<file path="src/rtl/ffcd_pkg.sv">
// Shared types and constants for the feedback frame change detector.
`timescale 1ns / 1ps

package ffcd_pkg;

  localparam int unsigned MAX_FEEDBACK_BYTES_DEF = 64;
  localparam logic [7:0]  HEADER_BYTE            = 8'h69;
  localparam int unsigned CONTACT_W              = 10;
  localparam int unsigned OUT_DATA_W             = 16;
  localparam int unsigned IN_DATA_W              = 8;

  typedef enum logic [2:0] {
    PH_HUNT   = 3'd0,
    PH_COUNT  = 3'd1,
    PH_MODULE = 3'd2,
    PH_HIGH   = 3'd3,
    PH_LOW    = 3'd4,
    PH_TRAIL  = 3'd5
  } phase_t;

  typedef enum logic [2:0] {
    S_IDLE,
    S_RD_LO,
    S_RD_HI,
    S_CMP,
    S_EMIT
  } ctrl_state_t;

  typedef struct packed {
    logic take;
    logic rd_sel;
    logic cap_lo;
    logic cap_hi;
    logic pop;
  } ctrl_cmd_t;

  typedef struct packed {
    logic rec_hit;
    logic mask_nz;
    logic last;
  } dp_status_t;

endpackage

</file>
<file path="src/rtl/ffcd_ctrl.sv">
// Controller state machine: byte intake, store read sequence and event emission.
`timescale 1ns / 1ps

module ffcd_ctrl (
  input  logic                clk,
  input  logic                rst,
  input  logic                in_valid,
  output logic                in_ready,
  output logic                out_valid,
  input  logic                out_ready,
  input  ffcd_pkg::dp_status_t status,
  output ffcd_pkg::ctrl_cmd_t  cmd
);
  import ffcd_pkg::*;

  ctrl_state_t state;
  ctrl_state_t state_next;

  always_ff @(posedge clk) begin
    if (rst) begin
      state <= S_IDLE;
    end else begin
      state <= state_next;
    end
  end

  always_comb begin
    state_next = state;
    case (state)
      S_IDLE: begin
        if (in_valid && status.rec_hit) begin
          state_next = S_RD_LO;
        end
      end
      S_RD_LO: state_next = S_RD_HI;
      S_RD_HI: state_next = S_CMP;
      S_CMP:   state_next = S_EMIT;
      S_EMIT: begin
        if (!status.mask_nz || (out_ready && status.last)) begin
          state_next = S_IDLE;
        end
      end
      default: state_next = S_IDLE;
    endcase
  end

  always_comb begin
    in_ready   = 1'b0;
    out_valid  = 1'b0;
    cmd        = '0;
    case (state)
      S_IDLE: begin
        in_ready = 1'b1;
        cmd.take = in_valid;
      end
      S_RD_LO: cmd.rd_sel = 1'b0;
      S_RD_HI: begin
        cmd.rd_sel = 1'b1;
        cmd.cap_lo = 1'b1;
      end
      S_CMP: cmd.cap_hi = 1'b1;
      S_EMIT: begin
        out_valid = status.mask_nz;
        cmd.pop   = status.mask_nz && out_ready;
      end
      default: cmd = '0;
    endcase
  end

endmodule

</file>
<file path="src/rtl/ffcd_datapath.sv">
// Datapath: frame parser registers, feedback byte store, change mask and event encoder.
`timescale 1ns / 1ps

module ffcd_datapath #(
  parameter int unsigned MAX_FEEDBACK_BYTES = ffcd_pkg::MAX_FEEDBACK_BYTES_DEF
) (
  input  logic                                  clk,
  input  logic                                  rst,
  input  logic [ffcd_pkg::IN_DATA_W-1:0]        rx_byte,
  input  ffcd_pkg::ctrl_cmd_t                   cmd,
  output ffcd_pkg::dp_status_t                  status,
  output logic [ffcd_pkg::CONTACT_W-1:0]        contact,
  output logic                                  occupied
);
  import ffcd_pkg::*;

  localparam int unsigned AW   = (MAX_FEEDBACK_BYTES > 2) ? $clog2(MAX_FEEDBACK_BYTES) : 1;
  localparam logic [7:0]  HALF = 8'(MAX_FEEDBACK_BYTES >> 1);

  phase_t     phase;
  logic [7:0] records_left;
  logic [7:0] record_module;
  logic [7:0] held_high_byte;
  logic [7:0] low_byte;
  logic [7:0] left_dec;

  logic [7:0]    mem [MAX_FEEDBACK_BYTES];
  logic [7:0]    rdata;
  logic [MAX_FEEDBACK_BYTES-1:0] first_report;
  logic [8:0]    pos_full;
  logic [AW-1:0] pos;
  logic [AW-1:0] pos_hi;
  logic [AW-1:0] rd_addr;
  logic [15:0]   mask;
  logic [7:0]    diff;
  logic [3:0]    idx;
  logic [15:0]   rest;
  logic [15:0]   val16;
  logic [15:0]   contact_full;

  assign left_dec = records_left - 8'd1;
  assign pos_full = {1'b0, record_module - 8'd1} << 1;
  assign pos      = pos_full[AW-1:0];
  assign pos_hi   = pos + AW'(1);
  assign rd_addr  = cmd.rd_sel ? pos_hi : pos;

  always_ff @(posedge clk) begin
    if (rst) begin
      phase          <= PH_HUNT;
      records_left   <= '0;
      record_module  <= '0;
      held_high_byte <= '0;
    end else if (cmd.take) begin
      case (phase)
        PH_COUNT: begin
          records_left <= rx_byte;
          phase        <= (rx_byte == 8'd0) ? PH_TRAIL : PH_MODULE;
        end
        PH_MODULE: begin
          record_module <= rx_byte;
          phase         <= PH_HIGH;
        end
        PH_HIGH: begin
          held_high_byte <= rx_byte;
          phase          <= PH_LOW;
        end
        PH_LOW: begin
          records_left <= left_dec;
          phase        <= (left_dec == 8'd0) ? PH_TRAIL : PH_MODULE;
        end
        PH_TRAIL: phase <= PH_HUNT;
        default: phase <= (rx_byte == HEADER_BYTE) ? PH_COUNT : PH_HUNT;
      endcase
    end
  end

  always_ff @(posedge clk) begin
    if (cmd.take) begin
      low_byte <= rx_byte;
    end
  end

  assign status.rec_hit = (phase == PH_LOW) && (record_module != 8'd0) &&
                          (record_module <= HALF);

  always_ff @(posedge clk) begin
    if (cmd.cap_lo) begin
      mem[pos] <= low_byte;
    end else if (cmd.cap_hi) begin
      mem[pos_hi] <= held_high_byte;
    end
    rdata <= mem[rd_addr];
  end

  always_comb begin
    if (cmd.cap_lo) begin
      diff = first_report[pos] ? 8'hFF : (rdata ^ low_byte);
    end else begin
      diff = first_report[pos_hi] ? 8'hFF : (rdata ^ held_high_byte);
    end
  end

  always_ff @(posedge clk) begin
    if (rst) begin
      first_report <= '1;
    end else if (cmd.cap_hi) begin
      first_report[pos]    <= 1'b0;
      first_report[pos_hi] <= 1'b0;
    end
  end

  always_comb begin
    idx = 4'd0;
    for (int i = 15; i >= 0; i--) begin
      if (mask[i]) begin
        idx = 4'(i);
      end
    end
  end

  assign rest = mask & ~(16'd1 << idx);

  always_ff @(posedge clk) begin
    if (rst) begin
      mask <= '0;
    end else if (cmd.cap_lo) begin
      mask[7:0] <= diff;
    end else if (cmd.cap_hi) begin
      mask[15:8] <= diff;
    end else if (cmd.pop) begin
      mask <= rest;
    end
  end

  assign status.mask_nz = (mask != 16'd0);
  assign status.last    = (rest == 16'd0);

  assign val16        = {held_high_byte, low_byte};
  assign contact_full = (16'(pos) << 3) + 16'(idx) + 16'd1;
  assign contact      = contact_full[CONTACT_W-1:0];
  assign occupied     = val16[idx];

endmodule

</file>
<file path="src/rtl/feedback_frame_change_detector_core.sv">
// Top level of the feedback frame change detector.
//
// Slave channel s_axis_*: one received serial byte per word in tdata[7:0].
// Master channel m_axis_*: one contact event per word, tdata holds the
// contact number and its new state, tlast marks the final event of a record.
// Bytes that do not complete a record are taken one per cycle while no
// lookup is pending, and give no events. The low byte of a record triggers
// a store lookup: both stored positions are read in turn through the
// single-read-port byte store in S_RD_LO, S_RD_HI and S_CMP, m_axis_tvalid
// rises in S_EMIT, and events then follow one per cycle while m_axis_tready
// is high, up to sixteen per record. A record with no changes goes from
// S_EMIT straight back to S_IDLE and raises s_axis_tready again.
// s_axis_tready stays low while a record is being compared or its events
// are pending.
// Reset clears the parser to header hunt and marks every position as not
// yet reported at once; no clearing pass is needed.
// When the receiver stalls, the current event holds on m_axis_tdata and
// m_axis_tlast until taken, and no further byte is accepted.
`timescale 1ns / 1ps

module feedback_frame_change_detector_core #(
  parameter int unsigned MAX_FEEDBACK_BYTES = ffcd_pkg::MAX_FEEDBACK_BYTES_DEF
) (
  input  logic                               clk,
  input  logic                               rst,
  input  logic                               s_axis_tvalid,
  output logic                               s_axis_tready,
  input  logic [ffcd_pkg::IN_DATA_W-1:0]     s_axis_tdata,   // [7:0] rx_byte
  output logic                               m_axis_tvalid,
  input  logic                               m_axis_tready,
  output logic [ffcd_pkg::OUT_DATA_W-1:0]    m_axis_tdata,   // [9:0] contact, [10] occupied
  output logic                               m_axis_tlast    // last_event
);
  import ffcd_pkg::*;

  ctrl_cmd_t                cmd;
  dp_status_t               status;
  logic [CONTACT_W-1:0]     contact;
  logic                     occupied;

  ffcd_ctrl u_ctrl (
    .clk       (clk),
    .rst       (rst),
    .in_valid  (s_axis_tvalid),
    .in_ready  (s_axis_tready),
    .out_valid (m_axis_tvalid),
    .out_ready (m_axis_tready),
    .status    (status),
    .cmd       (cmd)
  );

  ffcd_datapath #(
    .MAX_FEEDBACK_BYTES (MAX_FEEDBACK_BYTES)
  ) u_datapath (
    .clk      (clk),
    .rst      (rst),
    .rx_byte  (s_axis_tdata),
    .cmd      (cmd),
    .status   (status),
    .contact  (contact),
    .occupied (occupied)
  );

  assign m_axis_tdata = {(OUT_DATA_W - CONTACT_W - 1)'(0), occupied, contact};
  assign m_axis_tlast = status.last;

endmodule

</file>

Exercise details
The entries above hold the needed span. Transcribe exactly the lines from the one with "mask <= '0;" to the one with "raises s_axis_tready again.", both included.

Answer space
      mask <= '0;
    end else if (cmd.cap_lo) begin
      mask[7:0] <= diff;
    end else if (cmd.cap_hi) begin
      mask[15:8] <= diff;
    end else if (cmd.pop) begin
      mask <= rest;
    end
  end

  assign status.mask_nz = (mask != 16'd0);
  assign status.last    = (rest == 16'd0);

  assign val16        = {held_high_byte, low_byte};
  assign contact_full = (16'(pos) << 3) + 16'(idx) + 16'd1;
  assign contact      = contact_full[CONTACT_W-1:0];
  assign occupied     = val16[idx];

endmodule

</file>
<file path="src/rtl/feedback_frame_change_detector_core.sv">
// Top level of the feedback frame change detector.
//
// Slave channel s_axis_*: one received serial byte per word in tdata[7:0].
// Master channel m_axis_*: one contact event per word, tdata holds the
// contact number and its new state, tlast marks the final event of a record.
// Bytes that do not complete a record are taken one per cycle while no
// lookup is pending, and give no events. The low byte of a record triggers
// a store lookup: both stored positions are read in turn through the
// single-read-port byte store in S_RD_LO, S_RD_HI and S_CMP, m_axis_tvalid
// rises in S_EMIT, and events then follow one per cycle while m_axis_tready
// is high, up to sixteen per record. A record with no changes goes from
// S_EMIT straight back to S_IDLE and raises s_axis_tready again.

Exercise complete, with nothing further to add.